Nothing but the lines from the one containing "subtractor 6 x" through the one containing "Clock period less this slack: 5621 ps", both included, should be given again, each exactly as written below.

*** Opening STUDY MATERIAL ***

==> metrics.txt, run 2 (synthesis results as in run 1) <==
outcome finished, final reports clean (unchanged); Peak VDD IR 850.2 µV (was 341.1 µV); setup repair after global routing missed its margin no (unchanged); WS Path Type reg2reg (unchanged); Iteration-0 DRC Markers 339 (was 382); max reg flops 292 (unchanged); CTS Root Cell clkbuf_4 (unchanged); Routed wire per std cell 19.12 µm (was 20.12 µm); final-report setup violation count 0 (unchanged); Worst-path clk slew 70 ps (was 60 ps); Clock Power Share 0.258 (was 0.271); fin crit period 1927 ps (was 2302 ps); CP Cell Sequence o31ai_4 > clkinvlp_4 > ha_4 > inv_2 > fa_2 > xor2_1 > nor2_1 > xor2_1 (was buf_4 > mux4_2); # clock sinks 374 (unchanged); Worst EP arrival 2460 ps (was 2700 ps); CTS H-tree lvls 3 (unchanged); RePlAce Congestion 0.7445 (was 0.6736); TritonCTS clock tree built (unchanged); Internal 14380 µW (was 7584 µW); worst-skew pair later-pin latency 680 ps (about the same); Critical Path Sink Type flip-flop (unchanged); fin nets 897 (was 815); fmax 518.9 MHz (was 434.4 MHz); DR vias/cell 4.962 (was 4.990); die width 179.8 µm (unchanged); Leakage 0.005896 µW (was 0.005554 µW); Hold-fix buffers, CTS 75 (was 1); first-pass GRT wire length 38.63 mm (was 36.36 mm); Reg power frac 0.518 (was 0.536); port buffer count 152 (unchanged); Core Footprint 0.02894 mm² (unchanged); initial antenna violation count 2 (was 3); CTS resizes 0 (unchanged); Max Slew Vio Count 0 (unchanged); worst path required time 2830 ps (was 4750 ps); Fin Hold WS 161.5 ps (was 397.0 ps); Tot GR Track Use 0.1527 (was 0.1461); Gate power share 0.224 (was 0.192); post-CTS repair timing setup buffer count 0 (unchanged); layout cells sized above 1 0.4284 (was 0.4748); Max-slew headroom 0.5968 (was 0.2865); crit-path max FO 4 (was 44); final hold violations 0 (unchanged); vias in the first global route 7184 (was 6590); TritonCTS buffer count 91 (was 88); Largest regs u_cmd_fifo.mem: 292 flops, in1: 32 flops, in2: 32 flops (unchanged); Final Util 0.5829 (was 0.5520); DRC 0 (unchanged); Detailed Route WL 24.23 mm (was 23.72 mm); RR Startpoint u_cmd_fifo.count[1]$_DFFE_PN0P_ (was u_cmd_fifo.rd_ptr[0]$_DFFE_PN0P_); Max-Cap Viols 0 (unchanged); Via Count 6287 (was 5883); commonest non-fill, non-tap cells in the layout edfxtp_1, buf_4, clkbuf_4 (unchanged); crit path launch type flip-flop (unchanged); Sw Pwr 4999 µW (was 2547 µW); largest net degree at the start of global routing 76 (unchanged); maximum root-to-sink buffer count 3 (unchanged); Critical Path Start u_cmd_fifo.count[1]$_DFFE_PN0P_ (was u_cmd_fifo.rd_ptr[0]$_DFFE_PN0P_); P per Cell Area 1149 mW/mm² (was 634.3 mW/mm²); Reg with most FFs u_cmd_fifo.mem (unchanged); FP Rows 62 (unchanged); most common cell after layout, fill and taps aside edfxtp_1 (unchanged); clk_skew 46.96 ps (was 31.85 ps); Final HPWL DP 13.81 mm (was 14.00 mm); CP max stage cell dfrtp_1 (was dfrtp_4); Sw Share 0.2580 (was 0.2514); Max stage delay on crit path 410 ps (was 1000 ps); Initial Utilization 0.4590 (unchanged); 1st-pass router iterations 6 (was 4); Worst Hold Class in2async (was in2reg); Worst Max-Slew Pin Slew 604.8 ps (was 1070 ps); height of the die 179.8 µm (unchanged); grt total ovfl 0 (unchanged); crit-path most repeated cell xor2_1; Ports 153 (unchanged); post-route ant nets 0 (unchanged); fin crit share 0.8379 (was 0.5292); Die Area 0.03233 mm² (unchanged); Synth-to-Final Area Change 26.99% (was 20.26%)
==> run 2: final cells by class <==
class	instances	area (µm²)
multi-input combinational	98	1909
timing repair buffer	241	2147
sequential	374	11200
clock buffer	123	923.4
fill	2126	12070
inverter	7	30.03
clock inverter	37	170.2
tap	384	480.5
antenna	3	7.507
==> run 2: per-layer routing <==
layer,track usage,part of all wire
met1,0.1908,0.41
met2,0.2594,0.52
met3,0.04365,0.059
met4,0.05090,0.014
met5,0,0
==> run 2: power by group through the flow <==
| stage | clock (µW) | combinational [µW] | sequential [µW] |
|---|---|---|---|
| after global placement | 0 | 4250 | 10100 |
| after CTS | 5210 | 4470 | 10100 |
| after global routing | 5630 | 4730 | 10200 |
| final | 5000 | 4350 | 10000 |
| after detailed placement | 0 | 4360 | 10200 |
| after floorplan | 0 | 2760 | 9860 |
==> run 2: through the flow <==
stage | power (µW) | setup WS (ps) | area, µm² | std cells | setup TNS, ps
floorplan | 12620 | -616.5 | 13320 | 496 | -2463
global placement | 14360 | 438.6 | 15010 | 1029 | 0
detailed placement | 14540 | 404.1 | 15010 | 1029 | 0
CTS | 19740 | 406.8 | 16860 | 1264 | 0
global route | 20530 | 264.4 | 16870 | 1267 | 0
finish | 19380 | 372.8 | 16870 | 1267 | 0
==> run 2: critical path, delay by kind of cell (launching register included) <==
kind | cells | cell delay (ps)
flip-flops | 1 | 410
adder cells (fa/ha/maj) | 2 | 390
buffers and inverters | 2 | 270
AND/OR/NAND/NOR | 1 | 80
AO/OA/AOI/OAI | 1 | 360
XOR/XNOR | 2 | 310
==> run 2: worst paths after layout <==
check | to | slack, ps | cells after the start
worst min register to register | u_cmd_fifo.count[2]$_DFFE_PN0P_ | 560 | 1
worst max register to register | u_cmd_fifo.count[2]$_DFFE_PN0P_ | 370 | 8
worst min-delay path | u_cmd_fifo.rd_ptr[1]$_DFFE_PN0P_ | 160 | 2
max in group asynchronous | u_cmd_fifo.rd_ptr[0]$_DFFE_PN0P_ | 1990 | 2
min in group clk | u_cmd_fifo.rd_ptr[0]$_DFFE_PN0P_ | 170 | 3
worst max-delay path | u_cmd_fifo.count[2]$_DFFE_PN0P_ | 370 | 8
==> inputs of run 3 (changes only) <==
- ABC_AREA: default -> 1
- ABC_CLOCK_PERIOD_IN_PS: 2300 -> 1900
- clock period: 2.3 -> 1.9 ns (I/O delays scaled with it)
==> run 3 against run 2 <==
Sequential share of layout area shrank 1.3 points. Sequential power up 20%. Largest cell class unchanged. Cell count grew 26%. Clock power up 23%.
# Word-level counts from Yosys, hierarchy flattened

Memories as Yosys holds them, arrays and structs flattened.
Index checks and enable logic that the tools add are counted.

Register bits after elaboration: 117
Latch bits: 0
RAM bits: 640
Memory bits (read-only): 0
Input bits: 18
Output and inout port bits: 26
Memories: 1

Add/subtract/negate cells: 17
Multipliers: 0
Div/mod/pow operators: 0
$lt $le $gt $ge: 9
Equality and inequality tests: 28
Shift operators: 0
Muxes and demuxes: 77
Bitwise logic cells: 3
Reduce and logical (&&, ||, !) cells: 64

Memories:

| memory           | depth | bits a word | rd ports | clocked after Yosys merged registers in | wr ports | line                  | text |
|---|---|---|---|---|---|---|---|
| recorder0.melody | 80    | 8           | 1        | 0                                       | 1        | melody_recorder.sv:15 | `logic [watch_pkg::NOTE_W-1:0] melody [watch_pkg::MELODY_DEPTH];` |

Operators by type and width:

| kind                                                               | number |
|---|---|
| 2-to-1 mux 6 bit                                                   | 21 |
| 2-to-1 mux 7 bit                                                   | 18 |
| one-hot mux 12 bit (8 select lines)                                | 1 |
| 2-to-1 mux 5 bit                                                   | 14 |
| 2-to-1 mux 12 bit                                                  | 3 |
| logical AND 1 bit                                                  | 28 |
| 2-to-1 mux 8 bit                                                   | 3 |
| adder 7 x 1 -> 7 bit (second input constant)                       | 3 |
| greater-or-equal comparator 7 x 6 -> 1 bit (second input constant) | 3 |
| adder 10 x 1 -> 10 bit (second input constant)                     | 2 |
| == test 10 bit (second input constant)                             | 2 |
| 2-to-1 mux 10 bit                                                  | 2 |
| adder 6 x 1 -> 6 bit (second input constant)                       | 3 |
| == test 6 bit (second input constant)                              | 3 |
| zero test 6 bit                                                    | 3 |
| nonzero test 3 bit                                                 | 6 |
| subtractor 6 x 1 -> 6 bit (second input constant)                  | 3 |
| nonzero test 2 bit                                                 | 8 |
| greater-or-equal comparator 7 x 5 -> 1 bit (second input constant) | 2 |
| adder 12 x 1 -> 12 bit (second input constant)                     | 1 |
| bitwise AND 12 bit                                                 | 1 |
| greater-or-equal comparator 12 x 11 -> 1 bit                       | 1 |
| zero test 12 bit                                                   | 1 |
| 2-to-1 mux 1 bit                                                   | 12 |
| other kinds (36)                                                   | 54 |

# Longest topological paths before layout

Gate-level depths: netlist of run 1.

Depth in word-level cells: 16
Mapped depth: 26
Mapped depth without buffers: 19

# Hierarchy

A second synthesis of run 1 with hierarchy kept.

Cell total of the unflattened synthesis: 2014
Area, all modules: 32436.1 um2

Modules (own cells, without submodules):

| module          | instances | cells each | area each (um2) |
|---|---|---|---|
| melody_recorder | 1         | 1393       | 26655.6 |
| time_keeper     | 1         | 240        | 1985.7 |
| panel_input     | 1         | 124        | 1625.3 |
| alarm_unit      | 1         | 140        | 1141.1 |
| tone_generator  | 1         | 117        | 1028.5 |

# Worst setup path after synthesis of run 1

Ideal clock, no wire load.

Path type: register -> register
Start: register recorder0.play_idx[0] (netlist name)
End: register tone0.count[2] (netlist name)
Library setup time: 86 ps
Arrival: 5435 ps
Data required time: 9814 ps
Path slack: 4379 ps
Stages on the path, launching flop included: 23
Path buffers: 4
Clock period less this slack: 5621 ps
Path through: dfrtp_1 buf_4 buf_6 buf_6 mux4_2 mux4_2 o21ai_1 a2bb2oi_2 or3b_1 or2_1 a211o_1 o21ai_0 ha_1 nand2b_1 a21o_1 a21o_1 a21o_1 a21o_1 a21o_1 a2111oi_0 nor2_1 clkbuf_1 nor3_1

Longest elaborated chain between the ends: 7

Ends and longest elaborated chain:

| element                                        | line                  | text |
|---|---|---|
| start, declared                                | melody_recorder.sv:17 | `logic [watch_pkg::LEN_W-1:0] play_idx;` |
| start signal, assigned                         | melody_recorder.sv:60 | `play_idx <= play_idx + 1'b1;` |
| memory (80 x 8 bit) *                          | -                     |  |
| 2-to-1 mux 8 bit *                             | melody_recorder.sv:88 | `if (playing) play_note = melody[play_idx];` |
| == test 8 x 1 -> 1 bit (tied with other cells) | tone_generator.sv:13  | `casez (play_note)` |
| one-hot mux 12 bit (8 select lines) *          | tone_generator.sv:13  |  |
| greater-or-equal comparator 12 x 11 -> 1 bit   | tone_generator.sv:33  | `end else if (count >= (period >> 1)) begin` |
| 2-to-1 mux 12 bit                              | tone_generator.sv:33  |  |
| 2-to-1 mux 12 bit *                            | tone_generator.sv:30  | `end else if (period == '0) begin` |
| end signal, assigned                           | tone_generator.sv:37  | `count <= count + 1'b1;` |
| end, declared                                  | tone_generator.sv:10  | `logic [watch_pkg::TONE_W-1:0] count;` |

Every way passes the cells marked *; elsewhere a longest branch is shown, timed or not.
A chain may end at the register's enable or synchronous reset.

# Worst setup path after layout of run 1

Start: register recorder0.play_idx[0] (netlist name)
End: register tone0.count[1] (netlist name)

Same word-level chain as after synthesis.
## src/fp_alu_params.svh

```systemverilog
// Global sizes for the floating-point execution unit
// Included by the package and by any module that needs the pipeline depth

`ifndef FP_ALU_PARAMS_SVH
`define FP_ALU_PARAMS_SVH

// Operand and result word, one IEEE single or a raw bit pattern
`define FP_ALU_DATA_WIDTH 32

// Destination register address carried alongside every result
`define FP_ALU_REG_ADDR_WIDTH 8

// Cycles from the issue edge to the edge where the result is valid
// All units are padded to this depth
`define FP_ALU_LATENCY 5

`endif

```

## src/fp_alu_pkg.sv

```systemverilog
// Types shared by the floating-point execution unit
// Opcodes, issue and result words, and the float ordering used by compare and clamp
`include "fp_alu_params.svh"

package fp_alu_pkg;

    typedef logic [`FP_ALU_DATA_WIDTH-1:0]     fp_word_t;
    typedef logic [`FP_ALU_REG_ADDR_WIDTH-1:0] reg_addr_t;

    typedef enum logic [3:0] {
        OP_NOP    = 4'd0,
        OP_ADD    = 4'd1,
        OP_SUB    = 4'd2,
        OP_MUL    = 4'd3,
        OP_AND    = 4'd4,
        OP_OR     = 4'd5,
        OP_NOT    = 4'd6,
        OP_POPCNT = 4'd7,
        OP_ABS    = 4'd8,
        OP_CMP_GT = 4'd9,
        OP_CMP_EQ = 4'd10,
        OP_SATP   = 4'd11,
        OP_SATN   = 4'd12,
        OP_LDR    = 4'd13
    } alu_opcode_t;

    typedef struct packed {
        logic        valid;
        alu_opcode_t opcode;
        reg_addr_t   dest;
        fp_word_t    operand_a;
        fp_word_t    operand_b;
    } alu_issue_t;

    typedef struct packed {
        logic      valid;
        reg_addr_t dest;
        fp_word_t  data;
    } alu_result_t;

    // Magnitude with denormals flushed, so both zeros give 0
    function automatic logic [30:0] fp_magnitude(input fp_word_t value);
        return (value[30:23] == 8'd0) ? 31'd0 : value[30:0];
    endfunction

    function automatic logic fp_equal(input fp_word_t a, input fp_word_t b);
        return (fp_magnitude(a) == fp_magnitude(b)) &&
               ((a[31] == b[31]) || (fp_magnitude(a) == 31'd0));
    endfunction

    // Sign-magnitude order where +0 and -0 are the same value
    function automatic logic fp_greater(input fp_word_t a, input fp_word_t b);
        if (fp_magnitude(a) == 31'd0 && fp_magnitude(b) == 31'd0) begin
            return 1'b0;
        end
        case ({a[31], b[31]})
            2'b01:   return 1'b1;
            2'b10:   return 1'b0;
            2'b00:   return fp_magnitude(a) > fp_magnitude(b);
            default: return fp_magnitude(a) < fp_magnitude(b);
        endcase
    endfunction

endpackage

```

## src/fp_adder.sv

```systemverilog
// Single-precision add and subtract, three pipeline stages
// Align, add, then normalize. Truncates toward zero, denormals read as zero

module fp_adder (
    input  logic                   clock,
    input  logic                   reset,
    input  fp_alu_pkg::alu_issue_t issue,
    output fp_alu_pkg::alu_result_t result
);
    import fp_alu_pkg::*;

    logic        a_sign;
    logic        b_sign;
    logic [7:0]  a_exp;
    logic [7:0]  b_exp;
    logic [23:0] a_mant;
    logic [23:0] b_mant;
    logic        a_bigger;

    logic        s1_valid;
    reg_addr_t   s1_dest;
    logic        s1_sign;
    logic        s1_sub;
    logic [7:0]  s1_exp;
    logic [23:0] s1_big;
    logic [23:0] s1_small;

    logic        s2_valid;
    reg_addr_t   s2_dest;
    logic        s2_sign;
    logic [7:0]  s2_exp;
    logic [24:0] s2_sum;

    logic [4:0]  lead_zeros;
    logic [23:0] shifted;
    fp_word_t    norm_word;

    function automatic logic [4:0] count_leading_zeros(input logic [23:0] value);
        logic [4:0] count;
        logic       found;
        count = 5'd0;
        found = 1'b0;
        for (int i = 23; i >= 0; i--) begin
            if (value[i]) begin
                found = 1'b1;
            end else if (!found) begin
                count = count + 5'd1;
            end
        end
        return count;
    endfunction

    // Subtraction is an add with the sign of b flipped
    always_comb begin
        a_sign   = issue.operand_a[31];
        b_sign   = issue.operand_b[31] ^ (issue.opcode == OP_SUB);
        a_exp    = issue.operand_a[30:23];
        b_exp    = issue.operand_b[30:23];
        a_mant   = (a_exp == 8'd0) ? 24'd0 : {1'b1, issue.operand_a[22:0]};
        b_mant   = (b_exp == 8'd0) ? 24'd0 : {1'b1, issue.operand_b[22:0]};
        a_bigger = {a_exp, a_mant} >= {b_exp, b_mant};
    end

    always_ff @(posedge clock) begin
        if (reset) begin
            s1_valid <= 1'b0;
        end else begin
            s1_valid <= issue.valid && (issue.opcode inside {OP_ADD, OP_SUB});
        end
        s1_dest <= issue.dest;
        s1_sub  <= a_sign ^ b_sign;
        // Larger magnitude goes first, shifted-out bits of the other are lost
        if (a_bigger) begin
            s1_sign  <= a_sign;
            s1_exp   <= a_exp;
            s1_big   <= a_mant;
            s1_small <= b_mant >> (a_exp - b_exp);
        end else begin
            s1_sign  <= b_sign;
            s1_exp   <= b_exp;
            s1_big   <= b_mant;
            s1_small <= a_mant >> (b_exp - a_exp);
        end
    end

    always_ff @(posedge clock) begin
        if (reset) begin
            s2_valid <= 1'b0;
        end else begin
            s2_valid <= s1_valid;
        end
        s2_dest <= s1_dest;
        s2_sign <= s1_sign;
        s2_exp  <= s1_exp;
        s2_sum  <= s1_sub ? {1'b0, s1_big} - {1'b0, s1_small}
                          : {1'b0, s1_big} + {1'b0, s1_small};
    end

    // A carry shifts right by one, otherwise shift left past the leading zeros
    always_comb begin
        lead_zeros = count_leading_zeros(s2_sum[23:0]);
        shifted    = s2_sum[23:0] << lead_zeros;
        norm_word  = '0;
        if (s2_sum[24]) begin
            norm_word = {s2_sign, s2_exp + 8'd1, s2_sum[23:1]};
        end else if (s2_sum[23:0] != 24'd0 && s2_exp > {3'b000, lead_zeros}) begin
            norm_word = {s2_sign, s2_exp - {3'b000, lead_zeros}, shifted[22:0]};
        end
    end

    always_ff @(posedge clock) begin
        if (reset) begin
            result.valid <= 1'b0;
        end else begin
            result.valid <= s2_valid;
        end
        result.dest <= s2_dest;
        result.data <= norm_word;
    end

endmodule

```

## src/fp_alu.sv

```systemverilog
// Floating-point execution unit of the soft core
// Takes one issue per cycle and returns each result with its tag a fixed
// number of cycles later. No back-pressure in either direction
`include "fp_alu_params.svh"

module fp_alu (
    input  logic                   clock,
    input  logic                   reset,
    input  fp_alu_pkg::alu_issue_t issue,
    output fp_alu_pkg::alu_result_t result
);
    import fp_alu_pkg::*;

    localparam int ADD_LATENCY   = 3;
    localparam int MUL_LATENCY   = 2;
    localparam int LOGIC_LATENCY = 1;
    localparam int SAT_LATENCY   = 1;
    localparam int N_UNITS       = 5;

    alu_result_t add_result;
    alu_result_t mul_result;
    alu_result_t logic_result;
    alu_result_t sat_result;
    alu_result_t load_result;
    alu_result_t aligned [N_UNITS];

    fp_adder adder_i (
        .clock  (clock),
        .reset  (reset),
        .issue  (issue),
        .result (add_result)
    );

    fp_multiplier multiplier_i (
        .clock  (clock),
        .reset  (reset),
        .issue  (issue),
        .result (mul_result)
    );

    fp_logic_unit logic_unit_i (
        .clock  (clock),
        .reset  (reset),
        .issue  (issue),
        .result (logic_result)
    );

    fp_saturator saturator_i (
        .clock  (clock),
        .reset  (reset),
        .issue  (issue),
        .result (sat_result)
    );

    // Register load has no unit of its own, operand a goes straight to padding
    always_comb begin
        load_result.valid = issue.valid && (issue.opcode == OP_LDR);
        load_result.dest  = issue.dest;
        load_result.data  = issue.operand_a;
    end

    fp_alu_delay_line #(.STAGES(`FP_ALU_LATENCY - ADD_LATENCY)) add_align (
        .clock(clock), .reset(reset), .in_result(add_result), .out_result(aligned[0])
    );
    fp_alu_delay_line #(.STAGES(`FP_ALU_LATENCY - MUL_LATENCY)) mul_align (
        .clock(clock), .reset(reset), .in_result(mul_result), .out_result(aligned[1])
    );
    fp_alu_delay_line #(.STAGES(`FP_ALU_LATENCY - LOGIC_LATENCY)) logic_align (
        .clock(clock), .reset(reset), .in_result(logic_result), .out_result(aligned[2])
    );
    fp_alu_delay_line #(.STAGES(`FP_ALU_LATENCY - SAT_LATENCY)) sat_align (
        .clock(clock), .reset(reset), .in_result(sat_result), .out_result(aligned[3])
    );
    fp_alu_delay_line #(.STAGES(`FP_ALU_LATENCY)) load_align (
        .clock(clock), .reset(reset), .in_result(load_result), .out_result(aligned[4])
    );

    // Every path has the same depth, so at most one aligned valid is high
    always_comb begin
        result = '0;
        for (int i = 0; i < N_UNITS; i++) begin
            if (aligned[i].valid) begin
                result = aligned[i];
            end
        end
    end

endmodule

```

## src/fp_alu_delay_line.sv

```systemverilog
// Shift register for unit results, used to pad each unit to the common latency
// STAGES sets the number of added cycles, zero makes it a plain connection

module fp_alu_delay_line #(
    parameter int STAGES = 1
) (
    input  logic                    clock,
    input  logic                    reset,
    input  fp_alu_pkg::alu_result_t in_result,
    output fp_alu_pkg::alu_result_t out_result
);
    import fp_alu_pkg::*;

    generate
        if (STAGES == 0) begin : g_wire
            assign out_result = in_result;
        end else begin : g_regs
            alu_result_t stage_q [STAGES];

            always_ff @(posedge clock) begin
                stage_q[0] <= in_result;
                for (int i = 1; i < STAGES; i++) begin
                    stage_q[i] <= stage_q[i-1];
                end
                // Only the valids are cleared, data and dest just shift along
                if (reset) begin
                    for (int i = 0; i < STAGES; i++) begin
                        stage_q[i].valid <= 1'b0;
                    end
                end
            end

            assign out_result = stage_q[STAGES-1];
        end
    endgenerate

endmodule

```

## src/fp_logic_unit.sv

```systemverilog
// Bitwise operations, population count, absolute value and float compares
// One registered stage, compares return all ones for true

module fp_logic_unit (
    input  logic                   clock,
    input  logic                   reset,
    input  fp_alu_pkg::alu_issue_t issue,
    output fp_alu_pkg::alu_result_t result
);
    import fp_alu_pkg::*;

    fp_word_t logic_word;
    logic     is_logic_op;

    function automatic fp_word_t count_ones(input fp_word_t value);
        fp_word_t count;
        count = '0;
        for (int i = 0; i < $bits(fp_word_t); i++) begin
            count = count + fp_word_t'(value[i]);
        end
        return count;
    endfunction

    assign is_logic_op = issue.opcode inside {OP_AND, OP_OR, OP_NOT, OP_POPCNT,
                                              OP_ABS, OP_CMP_GT, OP_CMP_EQ};

    always_comb begin
        logic_word = '0;
        case (issue.opcode)
            OP_AND:    logic_word = issue.operand_a & issue.operand_b;
            OP_OR:     logic_word = issue.operand_a | issue.operand_b;
            OP_NOT:    logic_word = ~issue.operand_a;
            OP_POPCNT: logic_word = count_ones(issue.operand_a);
            // Clearing the sign bit is the float absolute value
            OP_ABS:    logic_word = {1'b0, issue.operand_a[30:0]};
            OP_CMP_GT: begin
                logic_word = fp_greater(issue.operand_a, issue.operand_b) ? '1 : '0;
            end
            OP_CMP_EQ: begin
                logic_word = fp_equal(issue.operand_a, issue.operand_b) ? '1 : '0;
            end
            default:   logic_word = '0;
        endcase
    end

    always_ff @(posedge clock) begin
        if (reset) begin
            result.valid <= 1'b0;
        end else begin
            result.valid <= issue.valid && is_logic_op;
        end
        result.dest <= issue.dest;
        result.data <= logic_word;
    end

endmodule

```

## src/fp_multiplier.sv

```systemverilog
// Single-precision multiply in two pipeline stages
// Product is truncated, zero operands and underflow give +0

module fp_multiplier (
    input  logic                   clock,
    input  logic                   reset,
    input  fp_alu_pkg::alu_issue_t issue,
    output fp_alu_pkg::alu_result_t result
);
    import fp_alu_pkg::*;

    logic [7:0]         a_exp;
    logic [7:0]         b_exp;
    logic [23:0]        a_mant;
    logic [23:0]        b_mant;

    logic               s1_valid;
    reg_addr_t          s1_dest;
    logic               s1_sign;
    logic               s1_zero;
    logic signed [9:0]  s1_exp;
    logic [47:0]        s1_prod;

    logic signed [9:0]  exp_adj;
    logic [22:0]        frac;
    fp_word_t           prod_word;

    always_comb begin
        a_exp  = issue.operand_a[30:23];
        b_exp  = issue.operand_b[30:23];
        a_mant = {1'b1, issue.operand_a[22:0]};
        b_mant = {1'b1, issue.operand_b[22:0]};
    end

    always_ff @(posedge clock) begin
        if (reset) begin
            s1_valid <= 1'b0;
        end else begin
            s1_valid <= issue.valid && (issue.opcode == OP_MUL);
        end
        s1_dest <= issue.dest;
        s1_sign <= issue.operand_a[31] ^ issue.operand_b[31];
        s1_zero <= (a_exp == 8'd0) || (b_exp == 8'd0);
        s1_exp  <= {2'b00, a_exp} + {2'b00, b_exp} - 10'd127;
        s1_prod <= a_mant * b_mant;
    end

    // The product of two mantissas in [1,2) needs at most one position of shift
    always_comb begin
        exp_adj   = s1_exp + (s1_prod[47] ? 10'sd1 : 10'sd0);
        frac      = s1_prod[47] ? s1_prod[46:24] : s1_prod[45:23];
        prod_word = '0;
        if (!s1_zero && exp_adj > 10'sd0) begin
            prod_word = {s1_sign, exp_adj[7:0], frac};
        end
    end

    always_ff @(posedge clock) begin
        if (reset) begin
            result.valid <= 1'b0;
        end else begin
            result.valid <= s1_valid;
        end
        result.dest <= s1_dest;
        result.data <= prod_word;
    end

endmodule

```

## src/fp_saturator.sv

```systemverilog
// Clamp of operand a against the limit in operand b, one registered stage
// OP_SATP keeps the lesser value, OP_SATN the greater

module fp_saturator (
    input  logic                   clock,
    input  logic                   reset,
    input  fp_alu_pkg::alu_issue_t issue,
    output fp_alu_pkg::alu_result_t result
);
    import fp_alu_pkg::*;

    fp_word_t clamped;

    // Same float order as the compare, so -0 and +0 never swap places
    always_comb begin
        clamped = issue.operand_a;
        if (issue.opcode == OP_SATP) begin
            if (fp_greater(issue.operand_a, issue.operand_b)) begin
                clamped = issue.operand_b;
            end
        end else if (fp_greater(issue.operand_b, issue.operand_a)) begin
            clamped = issue.operand_b;
        end
    end

    always_ff @(posedge clock) begin
        if (reset) begin
            result.valid <= 1'b0;
        end else begin
            result.valid <= issue.valid && (issue.opcode inside {OP_SATP, OP_SATN});
        end
        result.dest <= issue.dest;
        result.data <= clamped;
    end

endmodule
```
--- src/ttc_prescaler.sv ---
//--------------------------------------------------------------------------
// Clock prescaler of one timer channel
// Counting tick at pclk or pclk divided by 2**(exp+1)
//--------------------------------------------------------------------------
`include "ttc_config.svh"

module ttc_prescaler import ttc_pkg::*; (
   input  logic          pclk,
   input  logic          arst_n,
   input  ttc_clk_ctrl_t clk_ctrl,
   input  logic          restart,     // Clock control written
   output logic          tick
);

   // Wide enough for the largest exponent
   localparam int PW = 1 << `TTC_PSC_W;

   logic [PW-1:0]        psc_cnt;     // Free running
   logic [PW-1:0]        wrap_mask;   // Low exp+1 bits
   logic [`TTC_PSC_W:0]  wrap_bits;

   always_ff @(posedge pclk or negedge arst_n) begin
      if (!arst_n) begin
         psc_cnt <= '0;
      end else if (restart) begin
         psc_cnt <= '0;               // New divide starts clean
      end else begin
         psc_cnt <= psc_cnt + 1'b1;
      end
   end

   assign wrap_bits = {1'b0, clk_ctrl.prescale_exp} + 1'b1;
   assign wrap_mask = ~({PW{1'b1}} << wrap_bits);

   // Tick on the cycle before the low bits wrap
   always_comb begin
      if (clk_ctrl.prescale_en) begin
         tick = ((psc_cnt & wrap_mask) == wrap_mask);
      end else begin
         tick = 1'b1;                 // Undivided
      end
   end

endmodule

*** Closing STUDY MATERIAL ***

RESULT FOR THIS TASK:
| subtractor 6 x 1 -> 6 bit (second input constant)                  | 3 |
| nonzero test 2 bit                                                 | 8 |
| greater-or-equal comparator 7 x 5 -> 1 bit (second input constant) | 2 |
| adder 12 x 1 -> 12 bit (second input constant)                     | 1 |
| bitwise AND 12 bit                                                 | 1 |
| greater-or-equal comparator 12 x 11 -> 1 bit                       | 1 |
| zero test 12 bit                                                   | 1 |
| 2-to-1 mux 1 bit                                                   | 12 |
| other kinds (36)                                                   | 54 |

# Longest topological paths before layout

Gate-level depths: netlist of run 1.

Depth in word-level cells: 16
Mapped depth: 26
Mapped depth without buffers: 19

# Hierarchy

A second synthesis of run 1 with hierarchy kept.

Cell total of the unflattened synthesis: 2014
Area, all modules: 32436.1 um2

Modules (own cells, without submodules):

| module          | instances | cells each | area each (um2) |
|---|---|---|---|
| melody_recorder | 1         | 1393       | 26655.6 |
| time_keeper     | 1         | 240        | 1985.7 |
| panel_input     | 1         | 124        | 1625.3 |
| alarm_unit      | 1         | 140        | 1141.1 |
| tone_generator  | 1         | 117        | 1028.5 |

# Worst setup path after synthesis of run 1

Ideal clock, no wire load.

Path type: register -> register
Start: register recorder0.play_idx[0] (netlist name)
End: register tone0.count[2] (netlist name)
Library setup time: 86 ps
Arrival: 5435 ps
Data required time: 9814 ps
Path slack: 4379 ps
Stages on the path, launching flop included: 23
Path buffers: 4
Clock period less this slack: 5621 ps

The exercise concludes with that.